**src/hw/rtl/gl5_pkg.sv**
```systemverilog
// ----------------------------------------------------------------------------
// gl5_pkg
// Shared types, constants and the XB advance table for the GPS L5 ranging
// code generator.
// ----------------------------------------------------------------------------
package gl5_pkg;

	localparam int CODE_LENGTH     = 10230;
	localparam int XA_SHORT_PERIOD = 8190;

	localparam int REG_W  = 13;
	localparam int CHIP_W = 14;
	localparam int PRN_W  = 6;
	localparam int ROW_W  = 6;
	localparam int CFG_W  = 6;

	localparam logic [REG_W-1:0]  REG_ONES   = 13'h1FFF;
	localparam logic [REG_W-1:0]  XA_TAPS    = 13'b0000000011011;
	localparam logic [REG_W-1:0]  XB_TAPS    = 13'b1011011100011;
	localparam logic [CHIP_W-1:0] CODE_LAST  = CHIP_W'(CODE_LENGTH - 1);
	localparam logic [REG_W-1:0]  XA_LAST    = REG_W'(XA_SHORT_PERIOD - 1);
	localparam logic [PRN_W-1:0]  PRN_RESET  = 6'd1;

	// configuration register indexes
	localparam logic CFG_PRN  = 1'b0;
	localparam logic CFG_QSEL = 1'b1;

	// XB advance per row: 32 in-phase entries, then 32 quadrature entries
	localparam logic [REG_W-1:0] ADV_ROM [0:63] = '{
		13'd266,  13'd365,  13'd804,  13'd1138, 13'd1509, 13'd1559, 13'd1756, 13'd2084,
		13'd2170, 13'd2303, 13'd2527, 13'd2687, 13'd2930, 13'd3471, 13'd3940, 13'd4132,
		13'd4332, 13'd4924, 13'd5343, 13'd5443, 13'd5641, 13'd5816, 13'd5898, 13'd5918,
		13'd5955, 13'd6243, 13'd6345, 13'd6477, 13'd6518, 13'd6875, 13'd7168, 13'd7187,
		13'd1701, 13'd323,  13'd5292, 13'd2020, 13'd5429, 13'd7136, 13'd1041, 13'd5947,
		13'd4315, 13'd148,  13'd535,  13'd1939, 13'd5206, 13'd5910, 13'd3595, 13'd5135,
		13'd6082, 13'd6990, 13'd3546, 13'd1523, 13'd4548, 13'd4484, 13'd1893, 13'd3961,
		13'd7106, 13'd5299, 13'd4660, 13'd276,  13'd4389, 13'd3783, 13'd1591, 13'd1601
	};

	typedef enum logic [1:0] {
		ST_IDLE,
		ST_ADVANCE,
		ST_EMIT
	} state_t;

	typedef struct packed {
		logic align;
		logic adv_step;
		logic emit;
	} cmd_t;

	typedef struct packed {
		logic need_align;
		logic adv_last;
	} sts_t;

	function automatic logic [REG_W-1:0] lfsr_next(input logic [REG_W-1:0] r,
		input logic [REG_W-1:0] taps);
		return {^(r & taps), r[REG_W-1:1]};
	endfunction

endpackage

```
**src/hw/rtl/gl5_ctrl.sv**
```systemverilog
// ----------------------------------------------------------------------------
// gl5_ctrl
// Sequencer: accepts transactions, runs the XB advance after a re-alignment
// and owns the output valid.
// ----------------------------------------------------------------------------
module gl5_ctrl (
	input  logic          clk,
	input  logic          arst_n,
	input  logic          in_valid,
	output logic          in_stall,
	output logic          out_valid,
	input  logic          out_stall,
	input  gl5_pkg::sts_t sts,
	output gl5_pkg::cmd_t cmd
);
	import gl5_pkg::*;

	state_t state_q;
	state_t state_d;
	logic   out_valid_q;
	logic   slot_free;
	logic   accept;

	assign slot_free = !out_valid_q || !out_stall;
	assign in_stall  = !((state_q == ST_IDLE) && slot_free);
	assign accept    = in_valid && !in_stall;
	assign out_valid = out_valid_q;

	always_ff @(posedge clk or negedge arst_n) begin
		if (!arst_n) begin
			state_q     <= ST_IDLE;
			out_valid_q <= 1'b0;
		end else begin
			state_q <= state_d;
			if (cmd.emit) begin
				out_valid_q <= 1'b1;
			end else if (!out_stall) begin
				out_valid_q <= 1'b0;
			end
		end
	end

	always_comb begin
		state_d = state_q;
		cmd     = '0;
		case (state_q)
			ST_IDLE: begin
				if (accept) begin
					if (sts.need_align) begin
						cmd.align = 1'b1;
						state_d   = ST_ADVANCE;
					end else begin
						cmd.emit = 1'b1;
					end
				end
			end
			ST_ADVANCE: begin
				cmd.adv_step = 1'b1;
				if (sts.adv_last) begin
					state_d = ST_EMIT;
				end
			end
			ST_EMIT: begin
				if (slot_free) begin
					cmd.emit = 1'b1;
					state_d  = ST_IDLE;
				end
			end
			default: begin
				state_d = ST_IDLE;
			end
		endcase
	end

`ifndef SYNTHESIS
	a_emit_slot_free: assert property (@(posedge clk) disable iff (!arst_n)
		cmd.emit |-> slot_free)
		else $error("result emitted over an untaken result");
	a_direct_emit: assert property (@(posedge clk) disable iff (!arst_n)
		(accept && !sts.need_align) |=> out_valid_q)
		else $error("accepted transaction produced no result");
	a_advance_done: assert property (@(posedge clk) disable iff (!arst_n)
		(state_q == ST_ADVANCE && sts.adv_last) |=> (state_q == ST_EMIT))
		else $error("advance did not finish into emit");
`endif

endmodule

```
**src/hw/rtl/gl5_datapath.sv**
```systemverilog
// ----------------------------------------------------------------------------
// gl5_datapath
// XA/XB shift registers, position and chip counters, advance counter and
// the output payload register.
// ----------------------------------------------------------------------------
module gl5_datapath (
	input  logic                              clk,
	input  logic                              arst_n,
	input  gl5_pkg::cmd_t                     cmd,
	output gl5_pkg::sts_t                     sts,
	input  logic                              restart,
	input  logic [gl5_pkg::ROW_W-1:0]         cur_row,
	output logic                              chip_negative,
	output logic [gl5_pkg::CHIP_W-1:0]        chip_index,
	output logic                              period_end
);
	import gl5_pkg::*;

	logic [REG_W-1:0]  xa_q;
	logic [REG_W-1:0]  xa_pos_q;
	logic [REG_W-1:0]  xb_q;
	logic [CHIP_W-1:0] xb_pos_q;
	logic [CHIP_W-1:0] chip_cnt_q;
	logic [REG_W-1:0]  adv_cnt_q;
	logic              aligned_q;
	logic              pending_q;
	logic [ROW_W-1:0]  pend_row_q;

	logic              use_cur;
	logic [ROW_W-1:0]  row;
	logic [REG_W-1:0]  xb_step;
	logic [CHIP_W-1:0] xb_pos_step;

	logic              out_neg_q;
	logic [CHIP_W-1:0] out_idx_q;
	logic              out_end_q;

	assign use_cur        = restart || !aligned_q;
	assign row            = use_cur ? cur_row : pend_row_q;
	assign sts.need_align = use_cur || pending_q;
	assign sts.adv_last   = (adv_cnt_q == REG_W'(1));

	always_comb begin
		if (xb_pos_q == CODE_LAST) begin
			xb_step     = REG_ONES;
			xb_pos_step = '0;
		end else begin
			xb_step     = lfsr_next(xb_q, XB_TAPS);
			xb_pos_step = xb_pos_q + CHIP_W'(1);
		end
	end

	always_ff @(posedge clk or negedge arst_n) begin
		if (!arst_n) begin
			xa_q       <= REG_ONES;
			xa_pos_q   <= '0;
			xb_q       <= REG_ONES;
			xb_pos_q   <= '0;
			chip_cnt_q <= '0;
			adv_cnt_q  <= '0;
			aligned_q  <= 1'b0;
			pending_q  <= 1'b0;
			pend_row_q <= '0;
		end else if (cmd.align) begin
			xa_q       <= REG_ONES;
			xa_pos_q   <= '0;
			xb_q       <= REG_ONES;
			xb_pos_q   <= '0;
			chip_cnt_q <= '0;
			adv_cnt_q  <= ADV_ROM[row];
			aligned_q  <= 1'b1;
			pending_q  <= 1'b0;
		end else if (cmd.adv_step) begin
			xb_q      <= xb_step;
			xb_pos_q  <= xb_pos_step;
			adv_cnt_q <= adv_cnt_q - REG_W'(1);
		end else if (cmd.emit) begin
			if (chip_cnt_q == CODE_LAST) begin
				// re-align at the next transaction; unless restart is set, use the row selected now
				chip_cnt_q <= '0;
				pending_q  <= 1'b1;
				pend_row_q <= cur_row;
			end else begin
				chip_cnt_q <= chip_cnt_q + CHIP_W'(1);
				xb_q       <= xb_step;
				xb_pos_q   <= xb_pos_step;
				if (xa_pos_q == XA_LAST) begin
					xa_q     <= REG_ONES;
					xa_pos_q <= '0;
				end else begin
					xa_q     <= lfsr_next(xa_q, XA_TAPS);
					xa_pos_q <= xa_pos_q + REG_W'(1);
				end
			end
		end
	end

	always_ff @(posedge clk) begin
		if (cmd.emit) begin
			out_neg_q <= xa_q[0] ^ xb_q[0];
			out_idx_q <= chip_cnt_q;
			out_end_q <= (chip_cnt_q == CODE_LAST);
		end
	end

	assign chip_negative = out_neg_q;
	assign chip_index    = out_idx_q;
	assign period_end    = out_end_q;

`ifndef SYNTHESIS
	a_chip_range: assert property (@(posedge clk) disable iff (!arst_n)
		chip_cnt_q <= CODE_LAST)
		else $error("chip counter beyond code period");
	a_xa_range: assert property (@(posedge clk) disable iff (!arst_n)
		xa_pos_q <= XA_LAST)
		else $error("XA position beyond short period");
	a_xb_range: assert property (@(posedge clk) disable iff (!arst_n)
		xb_pos_q <= CODE_LAST)
		else $error("XB position beyond code period");
`endif

endmodule

```
**src/hw/rtl/gps_l5_ranging_code_generator_core.sv**
```systemverilog
// ----------------------------------------------------------------------------
// gps_l5_ranging_code_generator_core
// GPS L5 ranging code generator: one code chip per input transaction.
// ----------------------------------------------------------------------------
//  channel  handshake            payload
//  input    in_valid / in_stall  restart
//  output   out_valid/out_stall  chip_negative, chip_index, period_end
//  config   cfg_we               cfg_index, cfg_data
//
//  A transaction that continues the code is emitted as it is accepted.
//  A re-alignment (restart, first transaction after reset, or first one
//  after a period end) resets XA and XB, steps XB once per cycle through
//  the advance counter, then emits the chip when the output slot is free.
//  The output register takes a result while the next input is accepted.
//  Reset is asynchronous, active low.
// ----------------------------------------------------------------------------
module gps_l5_ranging_code_generator_core (
	input  logic                        clk,
	input  logic                        arst_n,
	input  logic                        in_valid,
	output logic                        in_stall,
	input  logic                        restart,
	output logic                        out_valid,
	input  logic                        out_stall,
	output logic                        chip_negative,
	output logic [gl5_pkg::CHIP_W-1:0]  chip_index,
	output logic                        period_end,
	input  logic                        cfg_we,
	input  logic                        cfg_index,
	input  logic [gl5_pkg::CFG_W-1:0]   cfg_data
);
	import gl5_pkg::*;

	logic [PRN_W-1:0] prn_q;
	logic             qsel_q;
	logic [PRN_W-1:0] prn_m1;
	logic [ROW_W-1:0] cur_row;
	cmd_t             cmd;
	sts_t             sts;

	always_ff @(posedge clk or negedge arst_n) begin
		if (!arst_n) begin
			prn_q  <= PRN_RESET;
			qsel_q <= 1'b0;
		end else if (cfg_we) begin
			case (cfg_index)
				CFG_PRN:  prn_q  <= cfg_data[PRN_W-1:0];
				CFG_QSEL: qsel_q <= cfg_data[0];
				default: begin
				end
			endcase
		end
	end

	// PRN 0 maps to row 31, PRN 33..63 fold onto 0..30
	assign prn_m1  = prn_q - PRN_W'(1);
	assign cur_row = {qsel_q, prn_m1[4:0]};

	gl5_ctrl u_ctrl (
		.clk       (clk),
		.arst_n    (arst_n),
		.in_valid  (in_valid),
		.in_stall  (in_stall),
		.out_valid (out_valid),
		.out_stall (out_stall),
		.sts       (sts),
		.cmd       (cmd)
	);

	gl5_datapath u_datapath (
		.clk           (clk),
		.arst_n        (arst_n),
		.cmd           (cmd),
		.sts           (sts),
		.restart       (restart),
		.cur_row       (cur_row),
		.chip_negative (chip_negative),
		.chip_index    (chip_index),
		.period_end    (period_end)
	);

endmodule
```
**config.mk**
```make
export PLATFORM = sky130hd
export DESIGN_NAME = gps_l5_ranging_code_generator_core
export DESIGN_NICKNAME = d
export VERILOG_FILES = /design/src/hw/rtl/gl5_pkg.sv /design/src/hw/rtl/gl5_ctrl.sv /design/src/hw/rtl/gl5_datapath.sv /design/src/hw/rtl/gps_l5_ranging_code_generator_core.sv
export SDC_FILE = /design/constraint.sdc
export NUM_CORES = 1
export LEC_CHECK = 0
export BUFFER_PORTS_ARGS = -buffer_cell sky130_fd_sc_hd__buf_4
export CAP_MARGIN = 15
export CORE_ASPECT_RATIO = 0.5
export CORE_UTILIZATION = 55
export DETAILED_ROUTE_END_ITERATION = 7
export PLACE_DENSITY = 0.82
export SLEW_MARGIN = 0
export SYNTH_ARGS = -nofsm -noshare
export SYNTH_HDL_FRONTEND = slang
export SYNTH_SLANG_ARGS = --single-unit
```
**constraint.sdc**
```tcl
create_clock -name clk -period 3.7 [get_ports clk]
set_input_delay 0.555 -clock clk [delete_from_list [all_inputs] [get_ports clk]]
set_output_delay 0.555 -clock clk [all_outputs]
set_load 0.01 [all_outputs]
```
==> reports/metrics.cfg, run 1 <==
[outcome]
outcome=completed

[place]
port_buffers=29
place_hpwl_um=11510
gp_congestion=0.9891
dp_cells=961

[detailed_routing]
wl_per_cell_um=17.48
vias_per_cell=6.262
first_pass_iters=5
first_iter_violations=730
drt-total-wl_um=17360
antenna_left=0
drc=0
vias=6218

[global_route]
globalRouteTotalUtil_pct=28.52
grt_pass1_wl_um=28380
grt_remaining_overflow=0
grt_busiest_layer=met2
grt_pass1_vias=5750
use_met3_pct=6.962
grt.met2_usage_pct=46.32
grt_max_degree=57
antenna_found_initial=0
grt_use_met1_pct=37.61

[logic_synthesis]
synth-seq-cells=113
synth-main-ff-cell=dfrtp_1
synthCells=782
syn_avg_cell_area_um2=8.618
yosysWarnings=0
synth_edf_count=16
mappedNetlistNets=814
yosysSeqAreaShare_pct=43.65
synth_async_sr_flop_share_pct=85.84
netlist_area_mm2=0.006739
yosysUniqueCellTypes=71

[floorplanning]
die_h_um=80.27
die_area_mm2=0.01273
fp-row-count=28
start_util_pct=56.74
core_area_mm2=0.01188
ios=31
die_x_um=158.5

[sta]
rsz0062_at_grt=false
clock_skew_ns=0.008476
post-route-period-util_pct=85.44
setup_viol=0
finalMaxSlewViolations=0
slew_headroom_pct=45.70
hold_viol_final=0
worstMarginPinSlew_ns=0.8043
setup_tns_ns=0
clock.fmax_mhz=316.3
period_minus_slack_ns=3.161

[finish]
area_growth_pct=16.04
final_layout_size_suffix_gt1_share_pct=15.46
antennaDiodeCount=0
nets=847
layout.cells.non_filler=993
fill_cells=906

[power_and_ir_drop]
clock_power_share_pct=43.6
switching_share_pct=30.01
p_per_area_mw_per_mm2=494.8
share_seq_of_total_power_pct=33.2
ir_drop_mv=0.3260
p_int_mw=2.708
leakage_nw=3.250
switchingPower_mw=1.161
combPwrFrac_pct=23.2

[clock_tree]
cts_hold_buf=0
cts_tree=built
post-cts-setup-buffers=0
cts_num_sinks=113
ctsResizeCount=0
clockBufferDepth=2
clk_pin_slew_ns=0.06
htreeDepth=4
cts_root_buf=clkbuf_16
cts_made_buffers=17
clk_latency_ns=0.40

[setup_path]
timing.rr.end=u_datapath.adv_cnt_q[7]
worstPathArrival_ns=3.45
critical_path_buf_inv_count=2
slowest_delay_ns=0.58
worstSetupPathType=flip-flop to flip-flop
slowest_stage=dfstp_2
reg2reg_slack_ns=0.54
path_max_fanout=13
critPathLaunchType=flip-flop
r2r-start=prn_q[0]
crit_chain=inv_1, ha_1, a21oi_2, buf_4, ha_1, nor2_1, o32ai_1, or4_1, a211o_1, a32o_1
reg2reg_depth=10
worstPathRequired_ns=3.98
cp_common_cell=ha_1
cpLargestDelayFamily=compound AO/OA/AOI/OAI gates
endpoint_kind=flip-flop

[run]
maxCapViolCount=0

[hold_path]
hold_path_class=primary input to asynchronous set/reset pin

[logic make-up (layout without fill, tap and decap cells)]
family                   count (synthesis)  count (layout)  share of synthesized area [%]
AND/OR/NAND/NOR                        314             314                          21.63
AO/OA/AOI/OAI                          228             228                          21.11
flip-flops                             113             113                          43.65
buffers and inverters                   65             111                          3.918
XOR/XNOR                                29              29                          3.769
adder cells (fa/ha/maj)                 19              19                          3.528
multiplexers                            14              14                          2.395
[cells in the final DEF (no fill, tap or decap), types with 4 or more instances in the layout]
| cell type | instances |
|---|---|
| nand2_1 | 85 |
| edfxtp_1 | 16 |
| dfstp_2 | 27 |
| bufinv_16 | 4 |
| mux2i_1 | 6 |
| a221oi_1 | 6 |
| o21ai_0 | 90 |
| mux2_2 | 7 |
| ha_1 | 19 |
| nor2_1 | 107 |
| xnor2_1 | 17 |
| nor3b_1 | 4 |
| nand3_1 | 13 |
| and3_1 | 8 |
| o211ai_1 | 6 |
| inv_1 | 18 |
| xor2_1 | 12 |
| dfrtp_1 | 70 |
| nor3_1 | 43 |
| a31oi_1 | 15 |
| nand4_1 | 18 |
| clkinv_1 | 5 |
| o22ai_1 | 8 |
| or3_1 | 7 |
| clkbuf_16 | 17 |
| a211oi_1 | 4 |
| a21oi_1 | 45 |
| buf_4 | 60 |
| o31ai_1 | 6 |
| nor2b_1 | 4 |
[cell usage after synthesis, drive strengths merged (3+ instances only)]
cell type	instances	share of area, %
xor2	12	1.6
o311ai	3	0.39
edfxtp	16	7.1
xnor2	17	2.2
mux2i	7	1.2
a41o	3	0.45
nand4	18	1.7
o22ai	8	0.74
or3	7	0.65
nor2b	4	0.37
nand2	85	4.7
a31oi	16	1.7
nand2b	3	0.28
a21oi	46	3.5
nand3b	3	0.33
a221oi	6	0.78
and3	8	0.74
mux2	7	1.2
clkbuf	32	1.8
a211oi	4	0.45
and2	3	0.28
inv	18	1.0
nor3b	4	0.45
o31ai	6	0.67
a21o	3	0.33
buf	14	1.1
o21ai	91	6.8
nor3	43	3.2
nor4b	3	0.39
ha	19	3.5
nor2	107	6.0
o2111ai	3	0.39
dfstp	27	11
o211ai	6	0.67
and4	3	0.39
nor4	3	0.28
dfrtp	70	26
nand3	13	0.97
o221ai	3	0.39
[flip-flops by register name, indices dropped and copies added (netlist names), 2 cells and up]
name                   cells
prn_q                      5
u_ctrl.state_q             2
u_datapath.adv_cnt_q      13
u_datapath.chip_cnt_q     14
u_datapath.chip_index     14
u_datapath.pend_row_q      6
u_datapath.xa_pos_q       13
u_datapath.xa_q           13
u_datapath.xb_pos_q       14
u_datapath.xb_q           13
[cell type report]
cell class | count | area, µm² | area share, %
Timing Repair Buffer | 60 | 450.4 | 5.760
Clock buffer | 20 | 446.7 | 5.712
Tap cell | 165 | 206.4 | 2.640
Clock inverter | 12 | 163.9 | 2.096
Multi-Input combinational cell | 604 | 3540 | 45.26
Inverter | 19 | 71.32 | 0.9120
Sequential cell | 113 | 2942 | 37.62
[worst reg2reg max path: stages (launching register included)]
cell and delay (ns):
dfstp_2 0.58, inv_1 0.09, ha_1 0.38, a21oi_2 0.08, buf_4 0.20, ha_1 0.26
nor2_1 0.33, o32ai_1 0.15, or4_1 0.42, a211o_1 0.35, a32o_1 0.21
[metrics by stage]
stage / total power [mW] / hold slack (ns) / setup WS [ns] / cell area [µm²] / util, %
3_3_place_gp: 2.166 / 0.4668 / 0.6551 / 7209 / 60.70
3_5_place_dp: 2.162 / 0.4781 / 0.6371 / 7209 / 60.70
5_1_grt: 4.014 / 0.2487 / 0.3782 / 7820 / 65.84
4_1_cts: 3.846 / 0.2186 / 0.6068 / 7820 / 65.84
6_report: 3.869 / 0.1888 / 0.5386 / 7820 / 65.84
2_1_floorplan: 1.894 / 0.2594 / 0.1608 / 6739 / -
[routing by layer]
layer | vias to the layer above | part of all wire (%)
met4 | 0 | 1.6
met5 | - | 0
met1 | 3006 | 45
met3 | 38 | 6.5
li1 | 2917 | -
met2 | 257 | 47
[power by group through the flow]
stage          clock (mW)  sequential, mW  combinational [mW]
3_5_place_dp            0            1.30               0.858
2_1_floorplan           0            1.30               0.596
4_1_cts              1.70            1.28               0.864
3_3_place_gp            0            1.30               0.862
5_1_grt              1.76            1.29               0.968
6_report             1.69            1.28               0.899
[how the worst max path moves through the flow]
stage	startpoint	slack, ns	to	cells past startpoint
3_5_place_dp	prn_q[0]	0.64	u_datapath.adv_cnt_q[7]	10
6_report	prn_q[0]	0.54	u_datapath.adv_cnt_q[7]	10
2_1_floorplan	restart	0.16	u_datapath.adv_cnt_q[7]	12
5_1_grt	prn_q[0]	0.38	u_datapath.adv_cnt_q[4]	11
4_1_cts	prn_q[0]	0.61	u_datapath.adv_cnt_q[7]	10
3_3_place_gp	prn_q[0]	0.66	u_datapath.adv_cnt_q[7]	10
Note: power is estimated with default switching activity, not from simulation.
==> inputs of run 2 (changes only) <==
--- a/config.mk
+++ b/config.mk
@@ -5,12 +5,12 @@
 export SDC_FILE = /design/constraint.sdc
 export NUM_CORES = 1
 export LEC_CHECK = 0
-export BUFFER_PORTS_ARGS = -buffer_cell sky130_fd_sc_hd__buf_4
 export CAP_MARGIN = 15
 export CORE_ASPECT_RATIO = 0.5
 export CORE_UTILIZATION = 55
 export DETAILED_ROUTE_END_ITERATION = 7
-export PLACE_DENSITY = 0.82
+export DONT_BUFFER_PORTS = 1
+export PLACE_DENSITY = 0.78
 export SLEW_MARGIN = 0
 export SYNTH_ARGS = -nofsm -noshare
 export SYNTH_HDL_FRONTEND = slang
==> run 2 against run 1 <==
Compared with the run above: power shrank 1.0%; clock power is essentially flat; sequential share of layout area grew 1.0 points; non-clock buffer count shrank 30; die area is the same; via count shrank 2.6%; critical path depth shrank 2; largest cell class unchanged.
==> reports/metrics.cfg, run 2 (synthesis gave the netlist of run 1 again) <==
[finish]
antennaDiodeCount=0
final_common_cell=nor2_1
area_growth_pct=13.03
layout.cells.non_filler=963
nets=817
layout_common_cells=nor2_1 (107), o21ai_0 (90), nand2_1 (85)
final_layout_size_suffix_gt1_share_pct=12.91

[detailed_routing]
wl_per_cell_um=17.61
first_pass_iters=7
vias_per_cell=6.290
first_iter_violations=862
antenna_left=0
vias=6057
drc=0
drt-total-wl_um=16960

[floorplanning]
die_x_um=158.5
die_h_um=80.27
die_area_mm2=0.01273
ios=31
start_util_pct=56.74
fp-row-count=28
core_area_mm2=0.01188

[global_route]
grt_remaining_overflow=0
antenna_found_initial=0
globalRouteTotalUtil_pct=28.23
grt.met2_usage_pct=44.96
use_met3_pct=6.854
grt_pass1_vias=5550
grt_pass1_wl_um=27720
grt_use_met1_pct=37.68
grt_max_degree=98
grt_busiest_layer=met2

[sta]
worstMarginPinSlew_ns=0.8407
slew_headroom_pct=43.95
finalMaxSlewViolations=0
rsz0062_at_grt=false
setup_viol=0
clock.fmax_mhz=322.0
post-route-period-util_pct=83.92
clock_skew_ns=0.007506
setup_tns_ns=0
hold_viol_final=0
period_minus_slack_ns=3.105

[setup_path]
path_max_fanout=29
critPathLaunchType=flip-flop
endpoint_kind=flip-flop
worstPathRequired_ns=3.97
worstSetupPathType=flip-flop to flip-flop
worstPathArrival_ns=3.37

[clock_tree]
cts_num_sinks=113
clk_pin_slew_ns=0.05
cts_tree=built
ctsResizeCount=0
clk_latency_ns=0.41
post-cts-setup-buffers=0
htreeDepth=4
cts_made_buffers=17
cts_hold_buf=1
clockBufferDepth=2
cts_root_buf=clkbuf_16

[power_and_ir_drop]
ir_drop_mv=0.3465
leakage_nw=3.108
p_per_area_mw_per_mm2=502.9

[hold_path]
hold_path_class=primary input to asynchronous set/reset pin

[outcome]
outcome=completed

[place]
gp_congestion=1.012
port_buffers=0
place_hpwl_um=11150
dp_cells=930

[run]
maxCapViolCount=0

[run 2: power breakdown]
part | total (mW) | internal [mW] | switching [mW]
sequential | 1.28 | 1.27 | 0.0134
combinational | 0.877 | 0.300 | 0.578
clock | 1.67 | 1.10 | 0.574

━━━━━━

Instructions to follow. Copy the lines above exactly. Start with the line containing "yosysUniqueCellTypes=71", end with the line containing "p_per_area_mw_per_mm2=494.8", and include both.

Your solution.
yosysUniqueCellTypes=71

[floorplanning]
die_h_um=80.27
die_area_mm2=0.01273
fp-row-count=28
start_util_pct=56.74
core_area_mm2=0.01188
ios=31
die_x_um=158.5

[sta]
rsz0062_at_grt=false
clock_skew_ns=0.008476
post-route-period-util_pct=85.44
setup_viol=0
finalMaxSlewViolations=0
slew_headroom_pct=45.70
hold_viol_final=0
worstMarginPinSlew_ns=0.8043
setup_tns_ns=0
clock.fmax_mhz=316.3
period_minus_slack_ns=3.161

[finish]
area_growth_pct=16.04
final_layout_size_suffix_gt1_share_pct=15.46
antennaDiodeCount=0
nets=847
layout.cells.non_filler=993
fill_cells=906

[power_and_ir_drop]
clock_power_share_pct=43.6
switching_share_pct=30.01
p_per_area_mw_per_mm2=494.8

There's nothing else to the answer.